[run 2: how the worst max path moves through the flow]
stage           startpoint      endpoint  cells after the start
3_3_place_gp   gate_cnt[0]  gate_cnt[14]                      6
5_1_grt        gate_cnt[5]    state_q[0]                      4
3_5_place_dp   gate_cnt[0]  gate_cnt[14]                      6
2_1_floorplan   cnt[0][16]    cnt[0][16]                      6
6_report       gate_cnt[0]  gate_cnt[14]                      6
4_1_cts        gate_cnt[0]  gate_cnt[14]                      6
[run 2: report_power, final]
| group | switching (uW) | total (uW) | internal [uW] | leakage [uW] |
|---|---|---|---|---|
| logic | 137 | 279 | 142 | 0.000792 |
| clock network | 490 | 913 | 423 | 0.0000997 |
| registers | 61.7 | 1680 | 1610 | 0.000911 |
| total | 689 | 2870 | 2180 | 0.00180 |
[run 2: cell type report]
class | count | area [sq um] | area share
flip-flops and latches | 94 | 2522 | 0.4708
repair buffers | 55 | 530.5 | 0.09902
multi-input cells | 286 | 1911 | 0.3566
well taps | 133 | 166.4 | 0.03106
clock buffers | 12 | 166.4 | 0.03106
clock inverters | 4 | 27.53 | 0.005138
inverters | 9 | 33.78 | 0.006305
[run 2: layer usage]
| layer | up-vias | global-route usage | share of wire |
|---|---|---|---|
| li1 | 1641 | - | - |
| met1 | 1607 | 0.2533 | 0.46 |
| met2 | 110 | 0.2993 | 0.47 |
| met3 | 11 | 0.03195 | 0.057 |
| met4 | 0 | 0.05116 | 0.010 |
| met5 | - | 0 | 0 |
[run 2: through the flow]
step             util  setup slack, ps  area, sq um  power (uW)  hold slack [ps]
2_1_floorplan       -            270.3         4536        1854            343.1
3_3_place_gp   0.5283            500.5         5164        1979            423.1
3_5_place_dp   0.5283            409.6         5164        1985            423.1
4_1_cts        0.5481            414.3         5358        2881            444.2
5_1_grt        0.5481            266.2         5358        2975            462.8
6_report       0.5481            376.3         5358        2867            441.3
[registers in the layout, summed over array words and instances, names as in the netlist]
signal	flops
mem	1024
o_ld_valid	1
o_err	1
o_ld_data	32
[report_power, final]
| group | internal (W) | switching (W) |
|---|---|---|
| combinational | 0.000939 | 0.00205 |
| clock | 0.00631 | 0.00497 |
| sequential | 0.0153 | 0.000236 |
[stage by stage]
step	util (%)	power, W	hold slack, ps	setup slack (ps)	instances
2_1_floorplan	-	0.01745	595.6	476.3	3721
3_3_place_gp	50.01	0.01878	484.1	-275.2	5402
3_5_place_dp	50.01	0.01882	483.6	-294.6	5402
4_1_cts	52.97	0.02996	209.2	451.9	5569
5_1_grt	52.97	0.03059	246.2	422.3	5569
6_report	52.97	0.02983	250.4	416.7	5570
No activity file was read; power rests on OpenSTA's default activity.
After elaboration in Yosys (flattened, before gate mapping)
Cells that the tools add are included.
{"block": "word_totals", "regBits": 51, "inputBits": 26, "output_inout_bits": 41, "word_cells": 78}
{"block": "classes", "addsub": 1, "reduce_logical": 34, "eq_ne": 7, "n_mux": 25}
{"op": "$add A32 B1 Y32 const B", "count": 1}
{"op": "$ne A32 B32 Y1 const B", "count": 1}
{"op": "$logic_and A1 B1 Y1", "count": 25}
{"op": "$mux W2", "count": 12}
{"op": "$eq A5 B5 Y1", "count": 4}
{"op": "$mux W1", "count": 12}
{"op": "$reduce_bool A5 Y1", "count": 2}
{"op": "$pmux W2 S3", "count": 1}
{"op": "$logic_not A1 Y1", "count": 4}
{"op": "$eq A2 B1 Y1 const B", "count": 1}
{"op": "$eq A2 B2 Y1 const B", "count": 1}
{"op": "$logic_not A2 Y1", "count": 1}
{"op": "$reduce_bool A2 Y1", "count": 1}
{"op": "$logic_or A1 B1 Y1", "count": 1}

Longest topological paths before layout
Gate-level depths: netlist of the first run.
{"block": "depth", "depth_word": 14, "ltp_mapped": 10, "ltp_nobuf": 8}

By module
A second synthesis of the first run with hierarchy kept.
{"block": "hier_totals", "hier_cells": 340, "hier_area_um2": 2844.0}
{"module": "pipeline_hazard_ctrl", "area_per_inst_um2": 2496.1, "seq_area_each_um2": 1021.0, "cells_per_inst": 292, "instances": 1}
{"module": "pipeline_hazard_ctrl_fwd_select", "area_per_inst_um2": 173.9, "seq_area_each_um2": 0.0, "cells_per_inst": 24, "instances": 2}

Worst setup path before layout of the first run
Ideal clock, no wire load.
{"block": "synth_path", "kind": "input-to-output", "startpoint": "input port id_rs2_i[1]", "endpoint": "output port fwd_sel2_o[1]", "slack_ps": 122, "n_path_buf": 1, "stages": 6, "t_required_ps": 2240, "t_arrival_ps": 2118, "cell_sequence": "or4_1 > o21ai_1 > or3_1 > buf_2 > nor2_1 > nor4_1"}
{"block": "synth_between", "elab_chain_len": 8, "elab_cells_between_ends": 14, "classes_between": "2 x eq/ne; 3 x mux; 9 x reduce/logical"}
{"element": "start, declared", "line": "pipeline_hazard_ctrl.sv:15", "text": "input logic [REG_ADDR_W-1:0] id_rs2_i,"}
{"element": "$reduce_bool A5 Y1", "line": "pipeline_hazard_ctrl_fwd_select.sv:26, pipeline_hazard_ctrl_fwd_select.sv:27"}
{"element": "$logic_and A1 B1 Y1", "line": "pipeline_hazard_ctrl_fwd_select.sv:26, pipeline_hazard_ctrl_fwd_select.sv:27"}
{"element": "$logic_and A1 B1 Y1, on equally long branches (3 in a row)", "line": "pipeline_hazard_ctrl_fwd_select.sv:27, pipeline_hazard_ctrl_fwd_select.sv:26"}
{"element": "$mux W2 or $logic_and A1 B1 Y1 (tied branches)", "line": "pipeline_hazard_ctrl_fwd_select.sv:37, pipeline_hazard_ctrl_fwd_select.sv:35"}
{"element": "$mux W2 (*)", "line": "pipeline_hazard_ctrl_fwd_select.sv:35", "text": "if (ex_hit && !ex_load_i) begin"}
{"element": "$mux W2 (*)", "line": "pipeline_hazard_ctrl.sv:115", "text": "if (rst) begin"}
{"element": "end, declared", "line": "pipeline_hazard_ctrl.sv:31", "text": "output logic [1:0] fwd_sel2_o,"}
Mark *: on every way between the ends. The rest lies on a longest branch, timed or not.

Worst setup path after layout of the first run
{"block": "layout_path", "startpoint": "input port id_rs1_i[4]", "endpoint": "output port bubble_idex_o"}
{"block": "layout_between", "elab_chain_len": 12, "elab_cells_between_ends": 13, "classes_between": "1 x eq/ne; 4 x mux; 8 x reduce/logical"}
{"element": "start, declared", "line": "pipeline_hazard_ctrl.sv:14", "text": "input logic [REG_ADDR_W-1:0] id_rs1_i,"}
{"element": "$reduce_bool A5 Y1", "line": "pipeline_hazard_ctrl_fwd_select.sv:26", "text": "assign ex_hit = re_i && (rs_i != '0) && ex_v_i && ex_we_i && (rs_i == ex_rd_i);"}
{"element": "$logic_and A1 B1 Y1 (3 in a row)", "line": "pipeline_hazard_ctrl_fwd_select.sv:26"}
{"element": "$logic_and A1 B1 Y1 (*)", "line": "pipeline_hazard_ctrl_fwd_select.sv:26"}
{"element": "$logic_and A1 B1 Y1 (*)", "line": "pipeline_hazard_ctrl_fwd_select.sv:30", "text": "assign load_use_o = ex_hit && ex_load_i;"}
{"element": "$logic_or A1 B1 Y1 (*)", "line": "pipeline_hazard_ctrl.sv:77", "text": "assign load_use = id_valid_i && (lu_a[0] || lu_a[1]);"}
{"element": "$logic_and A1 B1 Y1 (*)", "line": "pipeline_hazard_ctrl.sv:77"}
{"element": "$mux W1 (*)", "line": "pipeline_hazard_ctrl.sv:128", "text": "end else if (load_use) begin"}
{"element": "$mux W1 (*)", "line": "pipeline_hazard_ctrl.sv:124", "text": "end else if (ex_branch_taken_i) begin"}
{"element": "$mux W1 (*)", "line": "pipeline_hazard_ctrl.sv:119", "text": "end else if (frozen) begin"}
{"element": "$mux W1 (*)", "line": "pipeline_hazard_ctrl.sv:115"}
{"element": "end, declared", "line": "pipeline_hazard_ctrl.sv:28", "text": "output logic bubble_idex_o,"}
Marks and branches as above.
## src/rtl/multdiv_ctrl.sv

```systemverilog
`default_nettype none
// ============================================================================
//  Module   : multdiv_ctrl
//  Purpose  : Sequencer for the MIPS multiply/divide unit and owner of the
//             architectural HI/LO registers. Multiplies complete after a
//             fixed latency; divides use a 32-step restoring divider followed
//             by a sign-fixup cycle. Stalls HI/LO consumers and further
//             multdiv instructions while an operation is in flight.
//  Ports    : clk, resetn (async, active low)
//             start, op[2:0], srca[31:0], srcb[31:0]  - instruction from EX
//             read_req                                - MFHI/MFLO in EX
//             flush                                   - abort / ignore start
//             stall, busy, done                       - status
//             hi[31:0], lo[31:0]                      - architectural HI/LO
//  Revision : 1.0 - initial release
// ============================================================================
module multdiv_ctrl #(
    parameter int MULT_LAT  = 2,
    parameter int DIV_ITERS = 32
) (
    input  logic        clk,
    input  logic        resetn,
    input  logic        start,
    input  logic [2:0]  op,
    input  logic [31:0] srca,
    input  logic [31:0] srcb,
    input  logic        read_req,
    input  logic        flush,
    output logic        stall,
    output logic        busy,
    output logic        done,
    output logic [31:0] hi,
    output logic [31:0] lo
);

    localparam logic [1:0] S_IDLE = 2'd0;
    localparam logic [1:0] S_MUL  = 2'd1;
    localparam logic [1:0] S_DIV  = 2'd2;
    localparam logic [1:0] S_FIX  = 2'd3;

    localparam logic [2:0] c_op_mult  = 3'b000;
    localparam logic [2:0] c_op_multu = 3'b001;
    localparam logic [2:0] c_op_div   = 3'b010;
    localparam logic [2:0] c_op_divu  = 3'b011;
    localparam logic [2:0] c_op_mthi  = 3'b100;
    localparam logic [2:0] c_op_mtlo  = 3'b101;

    localparam logic [4:0] c_mul_cnt_init = 5'(MULT_LAT - 1);
    localparam logic [4:0] c_div_cnt_init = 5'(DIV_ITERS - 1);

    logic [1:0]  r_state;
    logic [1:0]  w_state_nxt;
    logic [4:0]  r_cnt;
    logic [31:0] r_hi;
    logic [31:0] r_lo;
    // r_a holds multiplicand, or dividend bits shifting out / quotient bits
    // shifting in; r_b holds multiplier or divisor magnitude.
    logic [31:0] r_a;
    logic [31:0] r_b;
    logic [31:0] r_rem;
    logic [31:0] r_orig_a;
    logic        r_signed;
    logic        r_sign_a;
    logic        r_sign_b;
    logic        r_div_zero;

    logic        w_accept;
    logic        w_div_signed;
    logic [31:0] w_abs_a;
    logic [31:0] w_abs_b;
    logic [63:0] w_a_ext;
    logic [63:0] w_b_ext;
    logic [63:0] w_prod;
    logic [32:0] w_shift;
    logic        w_ge;
    logic [31:0] w_rem_nxt;
    logic [31:0] w_quot_nxt;
    logic [31:0] w_quot_fix;
    logic [31:0] w_rem_fix;

    assign w_accept = (r_state == S_IDLE) && start && !flush;

    // ---------------- divide operand preparation ----------------
    assign w_div_signed = (op == c_op_div);
    assign w_abs_a = (w_div_signed && srca[31]) ? (~srca + 32'd1) : srca;
    assign w_abs_b = (w_div_signed && srcb[31]) ? (~srcb + 32'd1) : srcb;

    // ---------------- multiplier ----------------
    // Sign-extending both operands to 64 bits makes the truncated 64-bit
    // product correct for both signed and unsigned forms.
    assign w_a_ext = {{32{r_signed & r_a[31]}}, r_a};
    assign w_b_ext = {{32{r_signed & r_b[31]}}, r_b};
    assign w_prod  = w_a_ext * w_b_ext;

    // ---------------- restoring divide step ----------------
    // Remainder stays below the divisor, so the difference always fits in
    // 32 bits when the trial subtraction succeeds.
    assign w_shift    = {r_rem, r_a[31]};
    assign w_ge       = (w_shift >= {1'b0, r_b});
    assign w_rem_nxt  = w_ge ? (w_shift[31:0] - r_b) : w_shift[31:0];
    assign w_quot_nxt = {r_a[30:0], w_ge};

    assign w_quot_fix = (r_sign_a ^ r_sign_b) ? (~r_a + 32'd1) : r_a;
    assign w_rem_fix  = r_sign_a ? (~r_rem + 32'd1) : r_rem;

    // ---------------- FSM state register ----------------
    always_ff @(posedge clk or negedge resetn) begin
        if (!resetn) begin
            r_state <= S_IDLE;
        end else begin
            r_state <= w_state_nxt;
        end
    end

    // ---------------- FSM next state / outputs ----------------
    always_comb begin
        w_state_nxt = r_state;
        done        = 1'b0;
        case (r_state)
            S_IDLE: begin
                if (w_accept) begin
                    if (op == c_op_mult || op == c_op_multu) begin
                        w_state_nxt = S_MUL;
                    end else if (op == c_op_div || op == c_op_divu) begin
                        w_state_nxt = S_DIV;
                    end
                end
            end
            S_MUL: begin
                if (flush) begin
                    w_state_nxt = S_IDLE;
                end else if (r_cnt == 5'd0) begin
                    w_state_nxt = S_IDLE;
                    done        = 1'b1;
                end
            end
            S_DIV: begin
                if (flush) begin
                    w_state_nxt = S_IDLE;
                end else if (r_cnt == 5'd0) begin
                    w_state_nxt = S_FIX;
                end
            end
            S_FIX: begin
                w_state_nxt = S_IDLE;
                done        = !flush;
            end
            default: begin
                w_state_nxt = S_IDLE;
            end
        endcase
        busy  = (r_state != S_IDLE);
        stall = busy && (start || read_req);
    end

    // ---------------- datapath and HI/LO ----------------
    always_ff @(posedge clk or negedge resetn) begin
        if (!resetn) begin
            r_cnt      <= 5'd0;
            r_hi       <= 32'd0;
            r_lo       <= 32'd0;
            r_a        <= 32'd0;
            r_b        <= 32'd0;
            r_rem      <= 32'd0;
            r_orig_a   <= 32'd0;
            r_signed   <= 1'b0;
            r_sign_a   <= 1'b0;
            r_sign_b   <= 1'b0;
            r_div_zero <= 1'b0;
        end else begin
            case (r_state)
                S_IDLE: begin
                    if (w_accept) begin
                        case (op)
                            c_op_mthi: r_hi <= srca;
                            c_op_mtlo: r_lo <= srca;
                            c_op_mult, c_op_multu: begin
                                r_a      <= srca;
                                r_b      <= srcb;
                                r_signed <= (op == c_op_mult);
                                r_cnt    <= c_mul_cnt_init;
                            end
                            c_op_div, c_op_divu: begin
                                r_a        <= w_abs_a;
                                r_b        <= w_abs_b;
                                r_rem      <= 32'd0;
                                r_orig_a   <= srca;
                                r_sign_a   <= w_div_signed & srca[31];
                                r_sign_b   <= w_div_signed & srcb[31];
                                r_div_zero <= (srcb == 32'd0);
                                r_cnt      <= c_div_cnt_init;
                            end
                            default: begin
                            end
                        endcase
                    end
                end
                S_MUL: begin
                    if (!flush) begin
                        r_cnt <= r_cnt - 5'd1;
                        if (r_cnt == 5'd0) begin
                            r_hi <= w_prod[63:32];
                            r_lo <= w_prod[31:0];
                        end
                    end
                end
                S_DIV: begin
                    if (!flush) begin
                        r_rem <= w_rem_nxt;
                        r_a   <= w_quot_nxt;
                        r_cnt <= r_cnt - 5'd1;
                    end
                end
                S_FIX: begin
                    if (!flush) begin
                        // Divide by zero bypasses the sign fixup entirely.
                        if (r_div_zero) begin
                            r_hi <= r_orig_a;
                            r_lo <= 32'hFFFF_FFFF;
                        end else begin
                            r_hi <= w_rem_fix;
                            r_lo <= w_quot_fix;
                        end
                    end
                end
                default: begin
                end
            endcase
        end
    end

    assign hi = r_hi;
    assign lo = r_lo;

endmodule
`default_nettype wire

```
**config.mk**
```make
export PLATFORM = sky130hd
export DESIGN_NAME = debounce_controller_flat
export DESIGN_NICKNAME = d
export VERILOG_FILES = /design/src/rtl/debounce_pkg.sv /design/src/rtl/debounce_controller_if.sv /design/src/rtl/debounce_channel.sv /design/src/rtl/debounce_controller.sv /design/src/flat_wrapper.sv
export SDC_FILE = /design/constraint.sdc
export NUM_CORES = 1
export LEC_CHECK = 0
export ABC_AREA = 1
export CAP_MARGIN = 0
export CORE_MARGIN = 3
export CORE_UTILIZATION = 40
export DETAILED_ROUTE_END_ITERATION = 8
export DONT_BUFFER_PORTS = 1
export GPL_TIMING_DRIVEN = 0
export SETUP_SLACK_MARGIN = 0.5
export SLEW_MARGIN = 20
export SYNTH_ARGS = -nofsm -noshare
export SYNTH_HDL_FRONTEND = slang
export SYNTH_SLANG_ARGS = --single-unit
export TNS_END_PERCENT = 1
```
**constraint.sdc**
```tcl
create_clock -name Clk -period 1.28 [get_ports Clk]
set_input_delay 0.256 -clock Clk [delete_from_list [all_inputs] [get_ports Clk]]
set_output_delay 0.256 -clock Clk [all_outputs]
set_load 0.01 [all_outputs]
```
### src/rtl/uart_frame_parser.sv
// Frames bytes from a UART receiver into fixed-length payloads closed by a two-byte terminator.
// Publishes the last good payload, pulses valid/error, and keeps saturating frame/error counts.
module uart_frame_parser #(
  parameter int           PAYLOAD_BYTES = 3,
  parameter logic [7:0]   TERM_HI       = 8'h0D,
  parameter logic [7:0]   TERM_LO       = 8'h0A,
  parameter bit           CHECKSUM_EN   = 1'b0,
  parameter int           CNT_W         = 16
) (
  input  logic                       clk,
  input  logic                       rst_n,
  input  logic                       recieve,
  input  logic [7:0]                 data,
  output logic [8*PAYLOAD_BYTES-1:0] payload,
  output logic                       frame_valid,
  output logic                       frame_err,
  output logic                       synced,
  output logic [CNT_W-1:0]           frame_cnt,
  output logic [CNT_W-1:0]           err_cnt
);

  // state   | meaning
  // HUNT    | looking for a TERM_HI,TERM_LO pair to align on
  // COLLECT | writing payload bytes into the shadow buffer
  // EXP_HI  | payload complete, expecting TERM_HI
  // EXP_LF  | expecting TERM_LO, then commit or flag error
  localparam logic [1:0] HUNT    = 2'd0;
  localparam logic [1:0] COLLECT = 2'd1;
  localparam logic [1:0] EXP_HI  = 2'd2;
  localparam logic [1:0] EXP_LF  = 2'd3;

  localparam int PW    = 8 * PAYLOAD_BYTES;
  localparam int IDX_W = (PAYLOAD_BYTES > 1) ? $clog2(PAYLOAD_BYTES) : 1;
  localparam logic [IDX_W-1:0] LAST_IDX = IDX_W'(PAYLOAD_BYTES - 1);

  logic             sync1_q, sync2_q, edge_q;
  logic             ev;
  logic [1:0]       state_q, state_d;
  logic [IDX_W-1:0] idx_q, idx_d;
  logic [7:0]       prev_q, prev_d;
  logic [PW-1:0]    shadow_q, shadow_d;
  logic [PW-1:0]    payload_q, payload_d;
  logic             valid_q, valid_d;
  logic             err_q, err_d;
  logic             synced_q, synced_d;
  logic [CNT_W-1:0] fcnt_q, fcnt_d;
  logic [CNT_W-1:0] ecnt_q, ecnt_d;
  logic [7:0]       csum;
  logic             bad;

  assign ev = sync2_q & ~edge_q;

  always_comb begin
    csum = 8'h00;
    for (int i = 0; i < PAYLOAD_BYTES; i++) csum = csum ^ shadow_q[i*8 +: 8];
  end

  always_comb begin
    state_d   = state_q;
    idx_d     = idx_q;
    prev_d    = prev_q;
    shadow_d  = shadow_q;
    payload_d = payload_q;
    valid_d   = 1'b0;
    err_d     = 1'b0;
    synced_d  = synced_q;
    fcnt_d    = fcnt_q;
    ecnt_d    = ecnt_q;
    bad       = 1'b0;
    if (ev) begin
      case (state_q)
        HUNT: begin
          prev_d = data;
          if (prev_q == TERM_HI && data == TERM_LO) begin
            state_d  = COLLECT;
            idx_d    = '0;
            synced_d = 1'b1;
          end
        end
        COLLECT: begin
          // first-received byte lands in the most significant slot
          for (int i = 0; i < PAYLOAD_BYTES; i++)
            if (idx_q == IDX_W'(i)) shadow_d[(PAYLOAD_BYTES-1-i)*8 +: 8] = data;
          if (idx_q == LAST_IDX) begin
            state_d = EXP_HI;
            idx_d   = '0;
          end else begin
            idx_d = idx_q + 1'b1;
          end
        end
        EXP_HI: begin
          if (data == TERM_HI) state_d = EXP_LF;
          else                 bad     = 1'b1;
        end
        default: begin
          if (data == TERM_LO && (!CHECKSUM_EN || csum == 8'h00)) begin
            payload_d = shadow_q;
            valid_d   = 1'b1;
            fcnt_d    = (fcnt_q == '1) ? fcnt_q : fcnt_q + 1'b1;
            state_d   = COLLECT;
            idx_d     = '0;
          end else begin
            bad = 1'b1;
          end
        end
      endcase
      // keeping the faulty byte lets a TERM_HI error byte start the resync pair
      if (bad) begin
        err_d    = 1'b1;
        ecnt_d   = (ecnt_q == '1) ? ecnt_q : ecnt_q + 1'b1;
        synced_d = 1'b0;
        prev_d   = data;
        state_d  = HUNT;
        idx_d    = '0;
      end
    end
  end

  always_ff @(posedge clk or negedge rst_n) begin
    if (!rst_n) begin
      sync1_q   <= 1'b0;
      sync2_q   <= 1'b0;
      edge_q    <= 1'b0;
      state_q   <= HUNT;
      idx_q     <= '0;
      prev_q    <= 8'h00;
      shadow_q  <= '0;
      payload_q <= '0;
      valid_q   <= 1'b0;
      err_q     <= 1'b0;
      synced_q  <= 1'b0;
      fcnt_q    <= '0;
      ecnt_q    <= '0;
    end else begin
      sync1_q   <= recieve;
      sync2_q   <= sync1_q;
      edge_q    <= sync2_q;
      state_q   <= state_d;
      idx_q     <= idx_d;
      prev_q    <= prev_d;
      shadow_q  <= shadow_d;
      payload_q <= payload_d;
      valid_q   <= valid_d;
      err_q     <= err_d;
      synced_q  <= synced_d;
      fcnt_q    <= fcnt_d;
      ecnt_q    <= ecnt_d;
    end
  end

  assign payload     = payload_q;
  assign frame_valid = valid_q;
  assign frame_err   = err_q;
  assign synced      = synced_q;
  assign frame_cnt   = fcnt_q;
  assign err_cnt     = ecnt_q;

endmodule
════
◆ Your assignment ◆
In the entries above, find the line with "flip-flops and latches | 94 | 2522 | 0.4708" and the line with "0.03195 | 0.057 |", then restate word for word both of them and every line between, with nothing more.

◆ The completed task ◆
flip-flops and latches | 94 | 2522 | 0.4708
repair buffers | 55 | 530.5 | 0.09902
multi-input cells | 286 | 1911 | 0.3566
well taps | 133 | 166.4 | 0.03106
clock buffers | 12 | 166.4 | 0.03106
clock inverters | 4 | 27.53 | 0.005138
inverters | 9 | 33.78 | 0.006305
[run 2: layer usage]
| layer | up-vias | global-route usage | share of wire |
|---|---|---|---|
| li1 | 1641 | - | - |
| met1 | 1607 | 0.2533 | 0.46 |
| met2 | 110 | 0.2993 | 0.47 |
| met3 | 11 | 0.03195 | 0.057 |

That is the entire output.